Gilmartin spent seven years at Le Pigeon, starting as a stage and eventually moving up to a sous chef position. The CDC position at Little Bird will be Gilmartin’s first, but the new chef’s tenure should feel pretty true to Rucker’s vision. “Gabe and I share the same brain because I’ve been with him for so long,” Gilmartin says. “Gabe will tell me something before he knows what he wants, and I feel like I can figure out what he really wants.”

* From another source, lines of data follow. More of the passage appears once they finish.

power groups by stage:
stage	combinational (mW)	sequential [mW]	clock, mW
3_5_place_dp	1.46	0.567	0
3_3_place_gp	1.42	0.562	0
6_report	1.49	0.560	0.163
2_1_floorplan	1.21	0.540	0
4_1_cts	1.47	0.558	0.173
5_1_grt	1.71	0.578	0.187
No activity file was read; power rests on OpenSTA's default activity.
===== config.mk =====
export PLATFORM = sky130hd
export DESIGN_NAME = time_base_counter
export DESIGN_NICKNAME = d
export VERILOG_FILES = /design/src/rtl/tbc_pkg.sv /design/src/rtl/tbc_prescaler.sv /design/src/rtl/tbc_count.sv /design/src/rtl/tbc_regif.sv /design/src/rtl/time_base_counter.sv
export SDC_FILE = /design/constraint.sdc
export NUM_CORES = 1
export LEC_CHECK = 0
export BUFFER_PORTS_ARGS = -buffer_cell sky130_fd_sc_hd__buf_4
export CELL_PAD_IN_SITES_DETAIL_PLACEMENT = 0
export CELL_PAD_IN_SITES_GLOBAL_PLACEMENT = 1
export CORE_MARGIN = 1.5
export CORE_UTILIZATION = 49
export CTS_CLUSTER_SIZE = 30
export DETAILED_ROUTE_END_ITERATION = 10
export GPL_TIMING_DRIVEN = 0
export PLACE_DENSITY_LB_ADDON = 0.1
export REMOVE_ABC_BUFFERS = 1
export SYNTH_ARGS = -nofsm -noshare
export SYNTH_HDL_FRONTEND = slang
export SYNTH_SLANG_ARGS = --single-unit
export TNS_END_PERCENT = 50

===== constraint.sdc =====
create_clock -name clk -period 7.5 [get_ports clk]
set_input_delay 2.25 -clock clk [delete_from_list [all_inputs] [get_ports clk]]
set_output_delay 2.25 -clock clk [all_outputs]
set_load 0.1 [all_outputs]

===== src/rtl/tbc_pkg.sv =====
package tbc_pkg;

  typedef enum logic [1:0] {
    TBC_A_UPPER = 2'd0,
    TBC_A_SNAP  = 2'd1,
    TBC_A_LIVE  = 2'd2,
    TBC_A_NONE  = 2'd3
  } tbc_addr_e;

  localparam int unsigned TBC_NS_LAST = 32'd999_999_999;

endpackage
==> src/rtl/shrot_pkg.sv <==
package shrot_pkg;
  parameter int COUNT_BITS = 5;

  typedef enum logic [2:0] {
    OP_ROL = 3'b000,
    OP_ROR = 3'b001,
    OP_RCL = 3'b010,
    OP_RCR = 3'b011,
    OP_SHL = 3'b100,
    OP_SHR = 3'b101,
    OP_SAL = 3'b110,
    OP_SAR = 3'b111
  } opCodeT;

  typedef enum logic [2:0] {
    K_LEFT  = 3'd0,
    K_RIGHT = 3'd1,
    K_ARITH = 3'd2,
    K_ROTL  = 3'd3,
    K_ROTR  = 3'd4,
    K_RCL   = 3'd5,
    K_RCR   = 3'd6
  } kindT;

  typedef struct packed {
    logic                  load;
    logic                  exec;
    kindT                  kind;
    logic [COUNT_BITS-1:0] amount;
  } strobeT;
endpackage

==> src/rtl/shrot_ctrl.sv <==
module shrot_ctrl
  import shrot_pkg::*;
#(
  parameter int WIDTH = 8,
  parameter int SRC_W = 8
) (
  input  logic             loadIn,
  input  logic             validIn,
  input  logic [2:0]       opSel,
  input  logic [1:0]       countSrc,
  input  logic [SRC_W-1:0] countImm,
  input  logic [SRC_W-1:0] countReg,
  output strobeT           strobe
);
  localparam int RC_MOD = WIDTH + 1;

  logic [SRC_W-1:0]      rawCount;
  logic [COUNT_BITS-1:0] maskedCount;
  logic [COUNT_BITS-1:0] rcCount;
  kindT                  kindSel;
  int                    modTmp;

  always_comb begin
    unique case (countSrc)
      2'b00:   rawCount = SRC_W'(1);
      2'b01:   rawCount = countImm;
      default: rawCount = countReg;
    endcase
    maskedCount = rawCount[COUNT_BITS-1:0];
    modTmp      = int'(maskedCount) % RC_MOD;
    rcCount     = COUNT_BITS'(modTmp);
  end

  always_comb begin
    unique case (opCodeT'(opSel))
      OP_ROL:  kindSel = K_ROTL;
      OP_ROR:  kindSel = K_ROTR;
      OP_RCL:  kindSel = K_RCL;
      OP_RCR:  kindSel = K_RCR;
      OP_SHL:  kindSel = K_LEFT;
      OP_SAL:  kindSel = K_LEFT;
      OP_SHR:  kindSel = K_RIGHT;
      default: kindSel = K_ARITH;
    endcase
  end

  always_comb begin
    strobe.load   = loadIn;
    strobe.exec   = validIn && !loadIn && (maskedCount != '0);
    strobe.kind   = kindSel;
    strobe.amount = (kindSel == K_RCL || kindSel == K_RCR) ? rcCount : maskedCount;
  end

  // carry-rotation distance stays below one full turn of width+1 bits
  always_comb begin
    if (strobe.exec && (strobe.kind == K_RCL || strobe.kind == K_RCR))
      assert_rc_range_R7: assert (int'(strobe.amount) < RC_MOD);
  end
endmodule

==> src/rtl/shrot_datapath.sv <==
module shrot_datapath
  import shrot_pkg::*;
#(
  parameter int WIDTH = 8
) (
  input  logic             clk,
  input  logic             rstN,
  input  strobeT           strobe,
  input  logic [WIDTH-1:0] loadValue,
  input  logic             loadCarry,
  output logic [WIDTH-1:0] resultQ,
  output logic             carryQ
);
  localparam int EXT = 1 << COUNT_BITS;
  localparam int LW  = WIDTH + EXT;

  logic [LW-1:0]          leftWide;
  logic [LW-1:0]          rightWide;
  logic signed [LW-1:0]   arithWide;
  logic [2*WIDTH-1:0]     rolWide;
  logic [2*WIDTH-1:0]     rorWide;
  logic [WIDTH:0]         nineQ;
  logic [2*WIDTH+1:0]     rclWide;
  logic [2*WIDTH+1:0]     rcrWide;
  logic [COUNT_BITS-1:0]  rotAmt;
  logic [WIDTH-1:0]       nextRes;
  logic                   nextCarry;
  int                     rotTmp;

  always_comb begin
    rotTmp    = int'(strobe.amount) % WIDTH;
    rotAmt    = COUNT_BITS'(rotTmp);
    leftWide  = {{EXT{1'b0}}, resultQ} << strobe.amount;
    rightWide = {resultQ, {EXT{1'b0}}} >> strobe.amount;
    arithWide = $signed({resultQ, {EXT{1'b0}}}) >>> strobe.amount;
    rolWide   = {resultQ, resultQ} << rotAmt;
    rorWide   = {resultQ, resultQ} >> rotAmt;
    nineQ     = {carryQ, resultQ};
    rclWide   = {nineQ, nineQ} << strobe.amount;
    rcrWide   = {nineQ, nineQ} >> strobe.amount;
  end

  always_comb begin
    nextRes   = resultQ;
    nextCarry = carryQ;
    unique case (strobe.kind)
      K_LEFT: begin
        nextRes   = leftWide[WIDTH-1:0];
        nextCarry = leftWide[WIDTH];
      end
      K_RIGHT: begin
        nextRes   = rightWide[LW-1:EXT];
        nextCarry = rightWide[EXT-1];
      end
      K_ARITH: begin
        nextRes   = arithWide[LW-1:EXT];
        nextCarry = arithWide[EXT-1];
      end
      K_ROTL: begin
        nextRes   = rolWide[2*WIDTH-1:WIDTH];
        nextCarry = rolWide[WIDTH];
      end
      K_ROTR: begin
        nextRes   = rorWide[WIDTH-1:0];
        nextCarry = rorWide[WIDTH-1];
      end
      K_RCL: begin
        nextRes   = rclWide[2*WIDTH:WIDTH+1];
        nextCarry = rclWide[2*WIDTH+1];
      end
      K_RCR: begin
        nextRes   = rcrWide[WIDTH-1:0];
        nextCarry = rcrWide[WIDTH];
      end
      default: ;
    endcase
  end

  always_ff @(posedge clk or negedge rstN) begin
    if (!rstN) begin
      resultQ <= '0;
      carryQ  <= 1'b0;
    end else if (strobe.load) begin
      resultQ <= loadValue;
      carryQ  <= loadCarry;
    end else if (strobe.exec) begin
      resultQ <= nextRes;
      carryQ  <= nextCarry;
    end
  end

  assert_load_R2: assert property (@(posedge clk) disable iff (!rstN)
    strobe.load |=> (resultQ == $past(loadValue)) && (carryQ == $past(loadCarry)));

  assert_hold_R10: assert property (@(posedge clk) disable iff (!rstN)
    (!strobe.load && !strobe.exec) |=> $stable(resultQ) && $stable(carryQ));

  assert_sign_kept_R5: assert property (@(posedge clk) disable iff (!rstN)
    (strobe.exec && strobe.kind == K_ARITH) |=> resultQ[WIDTH-1] == $past(resultQ[WIDTH-1]));

  assert_rol_carry_R6: assert property (@(posedge clk) disable iff (!rstN)
    (strobe.exec && strobe.kind == K_ROTL) |=> carryQ == resultQ[0]);

  assert_flush_R3: assert property (@(posedge clk) disable iff (!rstN)
    (strobe.exec && strobe.kind == K_LEFT && int'(strobe.amount) > WIDTH)
      |=> (resultQ == '0) && !carryQ);
endmodule
**config.mk**
```make
export PLATFORM = sky130hd
export DESIGN_NAME = div_mask_seq
export DESIGN_NICKNAME = d
export VERILOG_FILES = /design/src/rtl/div_pkg.sv /design/src/rtl/div_split.sv /design/src/rtl/path_seq.sv /design/src/rtl/issue_tally.sv /design/src/rtl/div_mask_seq.sv
export SDC_FILE = /design/constraint.sdc
export NUM_CORES = 1
export LEC_CHECK = 0
export ABC_AREA = 1
export BUFFER_PORTS_ARGS = -buffer_cell sky130_fd_sc_hd__buf_2
export CORE_AREA = 2 2 124 174
export CTS_CLUSTER_DIAMETER = 120
export CTS_CLUSTER_SIZE = 30
export DETAILED_ROUTE_END_ITERATION = 10
export DIE_AREA = 0 0 126 176
export HOLD_SLACK_MARGIN = 0.02
export PLACE_DENSITY = 0.72
export SLEW_MARGIN = 20
export SYNTH_ARGS = -nofsm -noshare
export SYNTH_HDL_FRONTEND = slang
export SYNTH_SLANG_ARGS = --single-unit
```
**constraint.sdc**
```tcl
create_clock -name clk -period 7.75 [get_ports clk]
set_clock_uncertainty 0.1 [all_clocks]
set_input_delay 0.3875 -clock clk [delete_from_list [all_inputs] [get_ports clk]]
set_output_delay 0.3875 -clock clk [all_outputs]
set_load 0.05 [all_outputs]
```
**src/rtl/div_pkg.sv**
```systemverilog
// Shared types for the warp divergence sequencer.
package div_pkg;
    // Which side of the branch is being issued.
    typedef enum logic [1:0] {
        PH_IDLE  = 2'd0,
        PH_TAKEN = 2'd1,
        PH_FALL  = 2'd2
    } phase_e;
endpackage

```
**src/rtl/div_split.sv**
```systemverilog
// Splits the live lanes by branch outcome and decides which sides run.
// Assumes: purely combinational; a side runs only if it has lanes and
// a non-zero length.
module div_split #(
    parameter int LANES = 32,
    parameter int LEN_W = 8
) (
    input  logic [LANES-1:0] taken,
    input  logic [LANES-1:0] entry_mask,
    input  logic [LEN_W-1:0] len_taken,
    input  logic [LEN_W-1:0] len_fall,
    output logic [LANES-1:0] grp_taken,
    output logic [LANES-1:0] grp_fall,
    output logic             run_taken,
    output logic             run_fall
);
    // Form the two lane groups and the run decisions.
    always_comb begin
        grp_taken = taken & entry_mask;
        grp_fall  = ~taken & entry_mask;
        run_taken = (grp_taken != '0) && (len_taken != '0);
        run_fall  = (grp_fall != '0) && (len_fall != '0);
    end
endmodule

```
**src/rtl/path_seq.sv**
```systemverilog
// Sequences the taken side, then the fall-through side, then restores the
// pre-branch mask. Assumes single-level divergence; events offered while a
// split is in flight are dropped.
module path_seq
    import div_pkg::*;
#(
    parameter int LANES = 32,
    parameter int LEN_W = 8
) (
    input  logic             clk,
    input  logic             rst_n,
    input  logic             ev_valid,
    input  logic [LANES-1:0] ev_entry,
    input  logic [LANES-1:0] grp_taken,
    input  logic [LANES-1:0] grp_fall,
    input  logic             run_taken,
    input  logic             run_fall,
    input  logic [LEN_W-1:0] len_taken,
    input  logic [LEN_W-1:0] len_fall,
    output logic             busy,
    output logic             issue_valid,
    output logic [LANES-1:0] issue_mask
);
    phase_e           phase;
    logic [LEN_W-1:0] remain;
    logic [LEN_W-1:0] fall_len_q;
    logic             fall_run_q;
    logic [LANES-1:0] taken_q;
    logic [LANES-1:0] fall_q;
    logic [LANES-1:0] saved_q;
    logic             accept;

    assign accept = ev_valid && (phase == PH_IDLE);

    // Phase machine with a per-side countdown.
    always_ff @(posedge clk) begin
        if (!rst_n) begin
            phase      <= PH_IDLE;
            remain     <= '0;
            fall_len_q <= '0;
            fall_run_q <= 1'b0;
            taken_q    <= '0;
            fall_q     <= '0;
            saved_q    <= '1;
        end else begin
            case (phase)
                PH_IDLE: if (accept) begin
                    saved_q    <= ev_entry;
                    taken_q    <= grp_taken;
                    fall_q     <= grp_fall;
                    fall_len_q <= len_fall;
                    fall_run_q <= run_fall;
                    if (run_taken) begin
                        phase  <= PH_TAKEN;
                        remain <= len_taken;
                    end else if (run_fall) begin
                        phase  <= PH_FALL;
                        remain <= len_fall;
                    end
                end
                PH_TAKEN: if (remain == LEN_W'(1)) begin
                    if (fall_run_q) begin
                        phase  <= PH_FALL;
                        remain <= fall_len_q;
                    end else begin
                        phase <= PH_IDLE;
                    end
                end else begin
                    remain <= remain - LEN_W'(1);
                end
                PH_FALL: if (remain == LEN_W'(1)) begin
                    phase <= PH_IDLE;
                end else begin
                    remain <= remain - LEN_W'(1);
                end
                default: phase <= PH_IDLE;
            endcase
        end
    end

    // Drive the issue strobe and the mask for the current phase.
    always_comb begin
        issue_valid = (phase != PH_IDLE);
        busy        = issue_valid;
        case (phase)
            PH_TAKEN: issue_mask = taken_q;
            PH_FALL:  issue_mask = fall_q;
            default:  issue_mask = saved_q;
        endcase
    end

    // the two sides of one split never share a lane
    disjoint_sides_chk: assert property (@(posedge clk) disable iff (!rst_n)
        (phase == PH_FALL && $past(phase) == PH_TAKEN) |->
        ((issue_mask & $past(issue_mask)) == '0));

    // an issued mask stays inside the pre-branch mask
    inside_entry_chk: assert property (@(posedge clk) disable iff (!rst_n)
        issue_valid |-> ((issue_mask & ~saved_q) == '0));

    // an issue never goes out with no live lane
    live_lane_chk: assert property (@(posedge clk) disable iff (!rst_n)
        issue_valid |-> (issue_mask != '0));

    // an event offered while busy leaves the restore mask unchanged
    busy_drop_chk: assert property (@(posedge clk) disable iff (!rst_n)
        (busy && ev_valid) |=> $stable(saved_q));
endmodule

```
**src/rtl/issue_tally.sv**
```systemverilog
// Running tallies of issue slots and masked lane-cycles.
// Assumes counters wrap at their width.
module issue_tally #(
    parameter int LANES = 32,
    parameter int CNT_W = 32
) (
    input  logic             clk,
    input  logic             rst_n,
    input  logic             issue_valid,
    input  logic [LANES-1:0] issue_mask,
    output logic [CNT_W-1:0] slot_count,
    output logic [CNT_W-1:0] masked_lane_count
);
    localparam int POP_W = $clog2(LANES + 1);

    logic [POP_W-1:0] live;
    logic [POP_W-1:0] idle;
    logic             armed;

    // Count live lanes in the issued mask.
    always_comb begin
        live = '0;
        for (int i = 0; i < LANES; i++) live = live + POP_W'(issue_mask[i]);
        idle = POP_W'(LANES) - live;
    end

    // Accumulate both tallies on issue cycles.
    always_ff @(posedge clk) begin
        if (!rst_n) begin
            slot_count        <= '0;
            masked_lane_count <= '0;
            armed             <= 1'b0;
        end else begin
            armed <= 1'b1;
            if (issue_valid) begin
                slot_count        <= slot_count + CNT_W'(1);
                masked_lane_count <= masked_lane_count + CNT_W'(idle);
            end
        end
    end

    // each issue cycle adds exactly one slot
    slot_step_chk: assert property (@(posedge clk) disable iff (!rst_n)
        (armed && $past(issue_valid)) |-> (slot_count == $past(slot_count) + CNT_W'(1)));

    // the masked tally never grows by more than the lane count
    lane_step_chk: assert property (@(posedge clk) disable iff (!rst_n)
        armed |-> ((masked_lane_count - $past(masked_lane_count)) <= CNT_W'(LANES)));
endmodule

```
**src/rtl/div_mask_seq.sv**
```systemverilog
// Top: active-lane mask sequencer for one warp through a two-way branch.
// Assumes one divergence level; branch events during a split are dropped.
module div_mask_seq #(
    parameter int LANES = 32,
    parameter int LEN_W = 8,
    parameter int CNT_W = 32
) (
    input  logic             clk,
    input  logic             rst_n,
    input  logic             br_valid,
    input  logic [LANES-1:0] br_taken,
    input  logic [LANES-1:0] br_entry_mask,
    input  logic [LEN_W-1:0] br_len_taken,
    input  logic [LEN_W-1:0] br_len_fall,
    output logic             busy,
    output logic             issue_valid,
    output logic [LANES-1:0] issue_mask,
    output logic [CNT_W-1:0] slot_count,
    output logic [CNT_W-1:0] masked_lane_count
);
    logic [LANES-1:0] grp_taken;
    logic [LANES-1:0] grp_fall;
    logic             run_taken;
    logic             run_fall;

    div_split #(.LANES(LANES), .LEN_W(LEN_W)) u_split (
        .taken      (br_taken),
        .entry_mask (br_entry_mask),
        .len_taken  (br_len_taken),
        .len_fall   (br_len_fall),
        .grp_taken  (grp_taken),
        .grp_fall   (grp_fall),
        .run_taken  (run_taken),
        .run_fall   (run_fall)
    );

    path_seq #(.LANES(LANES), .LEN_W(LEN_W)) u_seq (
        .clk         (clk),
        .rst_n       (rst_n),
        .ev_valid    (br_valid),
        .ev_entry    (br_entry_mask),
        .grp_taken   (grp_taken),
        .grp_fall    (grp_fall),
        .run_taken   (run_taken),
        .run_fall    (run_fall),
        .len_taken   (br_len_taken),
        .len_fall    (br_len_fall),
        .busy        (busy),
        .issue_valid (issue_valid),
        .issue_mask  (issue_mask)
    );

    issue_tally #(.LANES(LANES), .CNT_W(CNT_W)) u_tally (
        .clk               (clk),
        .rst_n             (rst_n),
        .issue_valid       (issue_valid),
        .issue_mask        (issue_mask),
        .slot_count        (slot_count),
        .masked_lane_count (masked_lane_count)
    );
endmodule

```
==> results of run 1 <==
## cell usage in the layout, fill, tap and decap left out, types with 20 or more instances in the layout
| cell | synthesis | layout |
|---|---|---|
| a211oi_1 | 62 | 62 |
| a21oi_1 | 90 | 77 |
| buf_2 | 21 | 180 |
| dfxtp_1 | 179 | 177 |
| ha_1 | 44 | 40 |
| inv_1 | 193 | 187 |
| nand2_1 | 321 | 319 |
| nand3_1 | 61 | 59 |
| nor2_1 | 184 | 183 |
| nor3_1 | 21 | 20 |
| o21ai_0 | 78 | 71 |
--- src/rtl/trim_cfg_reg.sv ---
module trim_cfg_reg
    import trim_pkg::*;
(
    input  logic                clk,
    input  logic                rst,
    input  logic                wr_i,
    input  logic [CFG_W-1:0]    data_i,
    output logic                active_o,
    output logic                add_o,
    output logic [PERIOD_W-1:0] period_o
);

    trim_cfg_t cfg_q;

    always_ff @(posedge clk) begin
        if (rst) begin
            cfg_q <= '0;
        end else if (wr_i) begin
            cfg_q <= unpack_cfg(data_i);
        end
    end

    assign active_o = cfg_active(cfg_q);
    assign add_o    = (cfg_q.dir == DIR_ADD);
    assign period_o = cfg_q.period;


    period_field_chk: assert property (@(posedge clk) disable iff (rst)
        wr_i |=> period_o == $past(data_i[PERIOD_W-1:0]));


    enable_gate_chk: assert property (@(posedge clk) disable iff (rst)
        wr_i && !data_i[ENABLE_B] |=> !active_o);

endmodule

--- src/rtl/trim_period_ctr.sv ---
module trim_period_ctr
    import trim_pkg::*;
(
    input  logic                clk,
    input  logic                rst,
    input  logic                wr_i,
    input  logic                tick_i,
    input  logic                active_i,
    input  logic [PERIOD_W-1:0] period_i,
    output logic                fire_o
);

    logic [PERIOD_W-1:0] cnt_q;
    logic                at_end;

    assign at_end = (cnt_q == period_i);
    assign fire_o = tick_i && active_i && !wr_i && at_end;

    always_ff @(posedge clk) begin
        if (rst) begin
            cnt_q <= '0;
        end else if (wr_i) begin
            cnt_q <= '0;
        end else if (tick_i && active_i) begin
            cnt_q <= at_end ? '0 : cnt_q + 1'b1;
        end
    end


    restart_chk: assert property (@(posedge clk) disable iff (rst)
        wr_i |=> cnt_q == '0);


    wrap_chk: assert property (@(posedge clk) disable iff (rst)
        fire_o |=> cnt_q == '0);


    in_range_chk: assert property (@(posedge clk) disable iff (rst)
        active_i |-> cnt_q <= period_i);

endmodule

--- src/rtl/trim_inc_shaper.sv ---
module trim_inc_shaper
    import trim_pkg::*;
(
    input  logic             clk,
    input  logic             rst,
    input  logic             tick_i,
    input  logic             fire_i,
    input  logic             add_i,
    output logic [INC_W-1:0] inc_o
);

    inc_e inc_q;
    inc_e inc_d;

    always_comb begin
        inc_d = INC_NONE;
        if (tick_i) begin
            if (fire_i) begin
                inc_d = add_i ? INC_TWO : INC_NONE;
            end else begin
                inc_d = INC_ONE;
            end
        end
    end

    always_ff @(posedge clk) begin
        if (rst) begin
            inc_q <= INC_NONE;
        end else begin
            inc_q <= inc_d;
        end
    end

    assign inc_o = inc_q;


    idle_zero_chk: assert property (@(posedge clk) disable iff (rst)
        !tick_i |=> inc_o == INC_NONE);


    plain_tick_chk: assert property (@(posedge clk) disable iff (rst)
        tick_i && !fire_i |=> inc_o == INC_ONE);


    drop_chk: assert property (@(posedge clk) disable iff (rst)
        tick_i && fire_i && !add_i |=> inc_o == INC_NONE);


    add_chk: assert property (@(posedge clk) disable iff (rst)
        tick_i && fire_i && add_i |=> inc_o == INC_TWO);


    legal_code_chk: assert property (@(posedge clk) disable iff (rst)
        inc_o != 2'd3);

endmodule

--- src/rtl/sec_trimmer.sv ---
module sec_trimmer
    import trim_pkg::*;
(
    input  logic             clk,
    input  logic             rst,
    input  logic             cfg_wr_i,
    input  logic [31:0]      cfg_data_i,
    input  logic             tick_i,
    output logic [1:0]       inc_o
);

    logic                active;
    logic                add_dir;
    logic [PERIOD_W-1:0] period;
    logic                fire;

    trim_cfg_reg u_cfg (
        .clk      (clk),
        .rst      (rst),
        .wr_i     (cfg_wr_i),
        .data_i   (cfg_data_i),
        .active_o (active),
        .add_o    (add_dir),
        .period_o (period)
    );

    trim_period_ctr u_ctr (
        .clk      (clk),
        .rst      (rst),
        .wr_i     (cfg_wr_i),
        .tick_i   (tick_i),
        .active_i (active),
        .period_i (period),
        .fire_o   (fire)
    );

    trim_inc_shaper u_shp (
        .clk    (clk),
        .rst    (rst),
        .tick_i (tick_i),
        .fire_i (fire),
        .add_i  (add_dir),
        .inc_o  (inc_o)
    );


    load_tick_chk: assert property (@(posedge clk) disable iff (rst)
        cfg_wr_i && tick_i |=> inc_o == 2'd1);

endmodule

--- config.mk ---
export PLATFORM = sky130hd
export DESIGN_NAME = sec_trimmer
export DESIGN_NICKNAME = d
export VERILOG_FILES = /design/src/rtl/trim_pkg.sv /design/src/rtl/trim_cfg_reg.sv /design/src/rtl/trim_period_ctr.sv /design/src/rtl/trim_inc_shaper.sv /design/src/rtl/sec_trimmer.sv
export SDC_FILE = /design/constraint.sdc
export NUM_CORES = 1
export LEC_CHECK = 0
export ABC_AREA = 0
export ABC_CLOCK_PERIOD_IN_PS = 3200
export BUFFER_PORTS_ARGS = -buffer_cell sky130_fd_sc_hd__buf_4
export CAP_MARGIN = 20
export CORE_ASPECT_RATIO = 1.2
export CORE_MARGIN = 10
export CORE_UTILIZATION = 61
export CTS_BUF_LIST = sky130_fd_sc_hd__clkbuf_2 sky130_fd_sc_hd__clkbuf_4 sky130_fd_sc_hd__clkbuf_8
export DETAILED_ROUTE_END_ITERATION = 7
export PLACE_DENSITY = 0.87
export SLEW_MARGIN = 20
export SYNTH_ARGS = -nofsm -noshare
export SYNTH_HDL_FRONTEND = slang
export SYNTH_SLANG_ARGS = --single-unit
--- constraint.sdc ---
create_clock -name clk -period 3.2 [get_ports clk]
set_input_delay 0.48 -clock clk [delete_from_list [all_inputs] [get_ports clk]]
set_output_delay 0.48 -clock clk [all_outputs]
set_load 0.02 [all_outputs]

Although Gilmartin worked the line at Le Pigeon alongside Rucker, the new menu at Little Bird feels more similar to Canard: Americana takes on French bistro cooking. “Up the street, we have a great French bistro in Bistro Agnes, but Bistro Agnes plays by the rulebook,” Rucker says. “At Little Bird, you’re going to get the French bistro that doesn’t play by the rules.” That means fried chicken cobb salad with herbes de provence “ranch,” foie terrine with pineapple-rum compote, bone marrow with braised pig’s feet and Texas toast, and a take on cassoulet with black-eyed peas and a fried rabbit leg. Rucker is particularly excited about a French dip sandwich, in which brisket is braised in French onion soup overnight, served with the strained French onion soup onions, horseradish cream, melted cheese, and French onion jus.
Lunch has also extended significantly at Little Bird, with the full menu available until 4:30 p.m.; before, Little Bird only served lunch until 2:30 p.m. “I really want Little Bird to be a lunch destination for people — not just people who want a leisurely lunch, but for people on their lunch break,” Rucker says. “You know how Canard can be a place where you can zip in and grab a bite and zip out, or spend three hours with champagne and oysters? I want Little Bird to be like that.”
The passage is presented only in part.